Research Projects
INVERSE-DESIGN-ENABLED PERSONALIZED 3D-MICROPRINTED SURGERY TOOLS
Using inverse design strategies, we will harness the geometric freedom AM offers to create personalized surgery tools curated particularly for critical patients (e.g., neonatal). Currently, due to its invasive nature and potential for adverse effects, the utilization of cardiac biopsy in diagnosing pediatric heart failure remains underutilized. Moreover, conventional biopsy tools prove inefficient in accessing distal locations of interest (e.g., left ventricular) due to the technical challenges posed by the tortuosity and size of these vessels compared to the child’s size. We will investigate the geometric versatility and resolution afforded by AM methods to create novel surgery tools catered to individualized critical pediatric patients. We will realize surgical elements that are safer and more efficient for pediatrics and neonatal applications and allow new interventions that are currently not possible due to technical challenges.

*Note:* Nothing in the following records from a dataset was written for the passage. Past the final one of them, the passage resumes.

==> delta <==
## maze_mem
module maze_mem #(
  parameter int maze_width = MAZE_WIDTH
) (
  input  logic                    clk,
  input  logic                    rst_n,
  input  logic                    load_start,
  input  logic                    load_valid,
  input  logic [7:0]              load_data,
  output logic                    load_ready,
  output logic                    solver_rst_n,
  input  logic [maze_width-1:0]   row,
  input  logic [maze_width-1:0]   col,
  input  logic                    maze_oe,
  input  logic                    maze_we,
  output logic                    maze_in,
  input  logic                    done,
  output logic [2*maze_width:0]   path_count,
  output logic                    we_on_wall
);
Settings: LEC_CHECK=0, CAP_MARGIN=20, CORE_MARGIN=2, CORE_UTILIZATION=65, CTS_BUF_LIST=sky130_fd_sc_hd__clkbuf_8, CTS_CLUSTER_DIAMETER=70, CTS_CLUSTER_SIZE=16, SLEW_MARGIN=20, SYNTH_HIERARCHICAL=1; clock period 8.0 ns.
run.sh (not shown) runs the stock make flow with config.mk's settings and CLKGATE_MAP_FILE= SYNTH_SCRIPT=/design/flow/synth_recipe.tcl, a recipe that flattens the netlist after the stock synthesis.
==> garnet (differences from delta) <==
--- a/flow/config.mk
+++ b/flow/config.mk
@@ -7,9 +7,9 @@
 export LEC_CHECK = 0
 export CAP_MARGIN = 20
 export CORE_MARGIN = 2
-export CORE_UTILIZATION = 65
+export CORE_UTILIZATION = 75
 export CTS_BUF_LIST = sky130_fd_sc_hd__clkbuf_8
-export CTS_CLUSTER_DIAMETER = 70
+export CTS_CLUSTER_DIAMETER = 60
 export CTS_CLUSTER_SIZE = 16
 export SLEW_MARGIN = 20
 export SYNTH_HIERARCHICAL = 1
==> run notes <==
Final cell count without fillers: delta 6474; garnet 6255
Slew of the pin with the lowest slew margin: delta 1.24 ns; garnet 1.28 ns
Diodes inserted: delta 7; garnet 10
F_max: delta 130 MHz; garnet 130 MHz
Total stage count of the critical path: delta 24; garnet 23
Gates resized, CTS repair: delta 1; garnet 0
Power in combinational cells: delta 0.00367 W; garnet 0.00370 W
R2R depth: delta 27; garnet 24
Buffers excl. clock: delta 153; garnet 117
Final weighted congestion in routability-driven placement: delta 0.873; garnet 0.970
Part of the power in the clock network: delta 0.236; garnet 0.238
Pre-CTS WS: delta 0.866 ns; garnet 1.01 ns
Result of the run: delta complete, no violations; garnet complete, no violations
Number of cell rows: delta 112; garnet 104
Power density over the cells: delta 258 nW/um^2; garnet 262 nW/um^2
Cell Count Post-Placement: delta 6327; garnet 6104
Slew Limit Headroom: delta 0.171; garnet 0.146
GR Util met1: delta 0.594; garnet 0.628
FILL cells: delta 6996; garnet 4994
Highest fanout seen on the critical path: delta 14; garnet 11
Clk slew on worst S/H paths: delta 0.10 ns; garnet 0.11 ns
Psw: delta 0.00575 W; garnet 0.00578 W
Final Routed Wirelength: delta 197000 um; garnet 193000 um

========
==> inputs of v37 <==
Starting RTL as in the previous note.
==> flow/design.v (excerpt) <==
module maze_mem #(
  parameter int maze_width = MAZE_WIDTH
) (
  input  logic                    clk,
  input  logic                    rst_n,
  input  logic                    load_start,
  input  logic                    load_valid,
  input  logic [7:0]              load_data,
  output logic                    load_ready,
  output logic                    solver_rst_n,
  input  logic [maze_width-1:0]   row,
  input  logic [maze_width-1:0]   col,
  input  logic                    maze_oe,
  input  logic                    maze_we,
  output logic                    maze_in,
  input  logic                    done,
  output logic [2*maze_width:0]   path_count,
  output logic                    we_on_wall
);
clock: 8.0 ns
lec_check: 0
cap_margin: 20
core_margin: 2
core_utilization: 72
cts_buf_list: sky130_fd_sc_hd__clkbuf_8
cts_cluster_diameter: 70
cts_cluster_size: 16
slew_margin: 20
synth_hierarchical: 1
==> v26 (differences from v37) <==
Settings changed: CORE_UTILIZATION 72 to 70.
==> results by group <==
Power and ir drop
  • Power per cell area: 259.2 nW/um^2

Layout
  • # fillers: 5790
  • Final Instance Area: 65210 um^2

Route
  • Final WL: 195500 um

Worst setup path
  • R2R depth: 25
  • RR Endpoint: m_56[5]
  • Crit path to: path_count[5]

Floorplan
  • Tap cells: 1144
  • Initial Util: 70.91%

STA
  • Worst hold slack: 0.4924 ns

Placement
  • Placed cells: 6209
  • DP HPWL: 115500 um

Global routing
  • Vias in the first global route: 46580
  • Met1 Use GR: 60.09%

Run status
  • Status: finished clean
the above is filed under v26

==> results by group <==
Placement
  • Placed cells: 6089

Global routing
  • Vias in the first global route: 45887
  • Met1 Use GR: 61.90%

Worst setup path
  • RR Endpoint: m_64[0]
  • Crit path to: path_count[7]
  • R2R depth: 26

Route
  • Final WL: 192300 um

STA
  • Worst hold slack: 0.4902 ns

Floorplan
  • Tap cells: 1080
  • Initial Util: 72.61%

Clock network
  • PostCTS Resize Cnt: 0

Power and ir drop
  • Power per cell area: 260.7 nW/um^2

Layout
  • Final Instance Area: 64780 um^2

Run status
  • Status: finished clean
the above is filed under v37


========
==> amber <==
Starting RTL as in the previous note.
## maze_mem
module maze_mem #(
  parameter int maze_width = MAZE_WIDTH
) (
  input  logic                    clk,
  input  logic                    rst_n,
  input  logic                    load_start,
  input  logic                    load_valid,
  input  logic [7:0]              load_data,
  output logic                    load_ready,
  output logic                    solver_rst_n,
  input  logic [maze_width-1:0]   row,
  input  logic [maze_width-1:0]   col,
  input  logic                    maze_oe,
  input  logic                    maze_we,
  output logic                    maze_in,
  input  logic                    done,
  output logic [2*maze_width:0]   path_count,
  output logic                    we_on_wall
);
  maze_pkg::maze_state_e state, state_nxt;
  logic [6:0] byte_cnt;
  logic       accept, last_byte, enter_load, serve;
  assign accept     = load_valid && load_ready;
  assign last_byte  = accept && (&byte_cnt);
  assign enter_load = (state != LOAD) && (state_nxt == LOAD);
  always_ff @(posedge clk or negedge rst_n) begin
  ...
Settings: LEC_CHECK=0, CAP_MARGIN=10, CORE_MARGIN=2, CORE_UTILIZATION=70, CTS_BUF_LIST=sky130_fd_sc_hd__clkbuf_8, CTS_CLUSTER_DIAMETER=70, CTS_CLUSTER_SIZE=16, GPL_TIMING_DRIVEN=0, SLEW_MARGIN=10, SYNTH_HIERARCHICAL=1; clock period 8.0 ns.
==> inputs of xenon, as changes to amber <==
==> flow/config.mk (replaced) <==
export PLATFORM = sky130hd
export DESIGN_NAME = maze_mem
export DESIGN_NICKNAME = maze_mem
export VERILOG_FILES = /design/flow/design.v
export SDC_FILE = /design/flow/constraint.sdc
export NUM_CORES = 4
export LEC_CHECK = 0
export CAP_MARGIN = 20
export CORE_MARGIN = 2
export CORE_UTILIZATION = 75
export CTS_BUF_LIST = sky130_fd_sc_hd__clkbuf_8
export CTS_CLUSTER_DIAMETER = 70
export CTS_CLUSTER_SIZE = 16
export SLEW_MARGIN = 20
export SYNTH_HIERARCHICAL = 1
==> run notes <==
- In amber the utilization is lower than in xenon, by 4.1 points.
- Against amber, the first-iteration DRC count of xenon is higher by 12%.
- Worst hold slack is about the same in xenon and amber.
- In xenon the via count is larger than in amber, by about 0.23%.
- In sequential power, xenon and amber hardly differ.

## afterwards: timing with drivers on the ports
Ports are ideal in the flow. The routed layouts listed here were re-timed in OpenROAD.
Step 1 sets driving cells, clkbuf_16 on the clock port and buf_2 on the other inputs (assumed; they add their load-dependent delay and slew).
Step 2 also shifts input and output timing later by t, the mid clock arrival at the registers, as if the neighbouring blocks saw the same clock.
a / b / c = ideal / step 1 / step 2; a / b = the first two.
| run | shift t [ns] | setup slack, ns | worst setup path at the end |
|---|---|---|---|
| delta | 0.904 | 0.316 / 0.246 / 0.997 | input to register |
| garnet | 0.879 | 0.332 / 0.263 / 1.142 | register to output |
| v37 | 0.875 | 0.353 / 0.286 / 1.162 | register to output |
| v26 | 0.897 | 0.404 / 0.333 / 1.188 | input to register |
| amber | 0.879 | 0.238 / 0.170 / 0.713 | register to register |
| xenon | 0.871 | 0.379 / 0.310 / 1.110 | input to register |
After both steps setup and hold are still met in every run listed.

Microinjection Tools for Microenvironment Manipulation In Vivo
AM technologies can be utilized to create delivery mechanisms that can actively modulate the microenvironment of a targeted site. Recently, researchers have elucidated the potential of 3D printing to bioengineer scaffolds with precise micro- and nano-architectures that mimic natural patterns to study stem cell growth in vitro. However, with current methods, controlling the microenvironment’s properties in vivo during and after transplantation is challenging, if not impossible. We will create 3D-printing-enabled novel multi-channel microinjection arrays with biomimetic physical and topographical geometry to simultaneously deliver multiple biological substances e.g., stem cells, extracellular matrix, and growth factors in vivo. By controlling the spatial distribution and release kinetics, a gradient or localized cues can be created that directly enhance stem cell differentiation, proliferation, and migration. cell survival, function, and integration into host tissue.

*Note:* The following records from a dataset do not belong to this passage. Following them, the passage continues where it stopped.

What follows belongs to an exercise in optimizing a design on an open flow for small area, a short achievable clock period and few clock cycles; a production flow would make more cautious choices. At most, simulation tests tie the RTL to the original design; equivalence was not proved.

Design bezier_middle_control_solver, start of the top module:
module bezier_middle_control_solver (
   input  logic                  clock,
   input  logic                  reset,
   input  logic                  req_tvalid,
   output logic                  req_tready,
   input  logic [REQ_DATA_W-1:0] req_tdata,
   output logic                  rsp_tvalid,
   input  logic                  rsp_tready,
   output logic [RSP_DATA_W-1:0] rsp_tdata
);
   logic                    s_full, s_take, z0;
   logic [64:0]             uu;
   logic signed [65:0]      g;
   logic signed [ACC_W-1:0] c1;
   logic signed [68:0]      c2;
   logic [32:0]             dpx, dpy, spx, spy;
   logic [36:0]             nqx, nqy;
   logic                    v_idle, h_valid, h_exact, h_zt;
   logic [64:0]             h_nx, h_ny;
   logic [31:0]             h_d;
   logic [T_W-1:0]          h_t;
   logic                    w_idle, w_valid;
   logic [33:0]             w_rx, w_ry, w_sx, w_sy;
   logic [28:0]             w_dv;
   logic [33:0]             w_d3;
   logic [T_W+5:0]          w_flags;
   bmcs_setup u_setup (
      .clock      (clock),
      .reset      (reset),
      .req_tvalid (req_tvalid),
      .req_tready (req_tready),
      .req_tdata  (req_tdata),
      .take       (s_take),
      .full       (s_full),
      .o_uu       (uu),
      .o_g        (g),
      .o_c1       (c1),
      .o_c2       (c2),
      .o_dpx      (dpx),
      .o_dpy      (dpy),
      .o_spx      (spx),
      .o_spy      (spy),
      .o_nqx      (nqx),
      .o_nqy      (nqy),
      .o_z0       (z0)
   );
   bmcs_bisect u_bisect (
      .clock   (clock),
      .reset   (reset),
      .s_full  (s_full),
      .s_take  (s_take),
      .i_uu    (uu),
      .i_g     (g),
      .i_c1    (c1),
      .i_c2    (c2),
      .i_dpx   (dpx),
      .i_dpy   (dpy),
      .i_spx   (spx),
      .i_spy   (spy),
      .i_nqx   (nqx),
      .i_nqy   (nqy),
      .i_z0    (z0),
      .v_idle  (v_idle),
      .h_valid (h_valid),
      .h_nx    (h_nx),
      .h_ny    (h_ny),
      .h_d     (h_d),
      .h_t     (h_t),
      .h_exact (h_exact),
      .h_zt    (h_zt)
   );
   bmcs_divide1 u_divide1 (
      .clock   (clock),
      .reset   (reset),
      .h_valid (h_valid),
      .h_nx    (h_nx),
      .h_ny    (h_ny),
      .h_d     (h_d),
      .h_t     (h_t),
      .h_exact (h_exact),
      .h_zt    (h_zt),
      .v_idle  (v_idle),
  ...
==> flow/config.mk <==
export PLATFORM = sky130hd
export DESIGN_NAME = bezier_middle_control_solver
export DESIGN_NICKNAME = bezier_middle_control_solver
export VERILOG_FILES = /design/flow/design.v
export SDC_FILE = /design/flow/constraint.sdc
export NUM_CORES = 8
export LEC_CHECK = 0
export CAP_MARGIN = 40
export CORE_MARGIN = 2
export CORE_UTILIZATION = 60
export SLEW_MARGIN = 40
export SETUP_SLACK_MARGIN = 8
==> flow/constraint.sdc <==
create_clock -name core_clock -period 15.0 [get_ports {clock}]
set_input_delay 3.0000 -clock core_clock [delete_from_list [all_inputs] [get_ports {clock}]]
set_output_delay 3.0000 -clock core_clock [all_outputs]
set_load 0.01 [all_outputs]
standard.sh (not shown) runs the stock make flow with config.mk's settings and CLKGATE_MAP_FILE= SYNTH_SCRIPT=/design/flow/synth_recipe.tcl, a recipe that flattens the netlist after the stock synthesis.
==> flow/flow/run.sh <==
#!/bin/bash
# Standard layout with a tighter setup target for timing repair.
set -e
echo "export SETUP_SLACK_MARGIN = 8" >> config.mk
bash standard.sh > standard.log 2>&1
Testbench counts at the start, summed over its fixed seeds: cycles 5,648.
Rerun with:
==> flow/flow/run.sh (replaced) <==
#!/bin/bash
# Standard layout with a tighter setup target for timing repair.
set -e
echo "export SETUP_SLACK_MARGIN = 9" >> config.mk
bash standard.sh > standard.log 2>&1
Settings changed: CTS_BUF_LIST from default to sky130_fd_sc_hd__clkbuf_8, SETUP_SLACK_MARGIN 8 to 9.
Clock skew rises by 0.049 ns; synthesized cell count is unchanged; worst hold slack barely changes; wire length goes up by 2.3%; setup slack improved by 0.74 ns.
Rerun with:
Settings changed: CTS_BUF_LIST sky130_fd_sc_hd__clkbuf_8 to default.
Outcome: Global-route usage is about the same. Utilization is higher by 0.14 points. Routed wire length is lower by 0.33%. Clock skew is lower by 0.023 ns. Clock-buffer cell count is lower by 126. Hold slack barely changes. Worst setup slack loses 0.029 ns. Cell count is lower by 1.0%. Fmax is lower by 0.48%. Critical path depth does not change.
Rerun with:
Settings changed: CAP_MARGIN 40 to 20, CTS_BUF_LIST from default to sky130_fd_sc_hd__clkbuf_8, SLEW_MARGIN 40 to 20.
What happened: Core utilization went down by 0.27 points. Worst setup slack is better by 0.0088 ns.

========
## the baseline
bezier_middle_control_solver, a different RTL version from the one above (not shown whole).
For scale: roughly 290 I/O pins, roughly 180000 um^2 of cells after synthesis.
export LEC_CHECK = 0
export CAP_MARGIN = 40
export CORE_MARGIN = 2
export CORE_UTILIZATION = 60
export SLEW_MARGIN = 40
export SETUP_SLACK_MARGIN = 9
create_clock -name core_clock -period 15.0 [get_ports {clock}]
==> flow/flow/run.sh <==
#!/bin/bash
# Standard layout with a tighter setup target for timing repair.
set -e
echo "export SETUP_SLACK_MARGIN = 9" >> config.mk
bash standard.sh > standard.log 2>&1
Testbench counts of the baseline, summed over its fixed seeds: cycles 5,640.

Personalized Pharmaceutical Therapies
Macro-scale AM methods have indisputably transformed the field of personalized implants and the dental industry; however, the potential of harnessing micro and nanoscale AM techniques is still predominantly unexplored, especially in customized treatment. Understanding and observing the tissue microenvironment can be pivotal for designing and charting personalized therapeutics. We will focus on harnessing advanced micro and nano AM technologies to offer intelligent pharmaceuticals, designed for individualized needs that can navigate biological barriers, modify release rates, and enhance drug bioavailability. Informed by an intimate understanding of the tissue microenvironment, we will create pharmaceuticals that can sense the local milieu’s cues and release drugs in response to specific triggers, such as inflammatory markers or hypoxia, ensuring real-time, on-demand therapeutic interventions.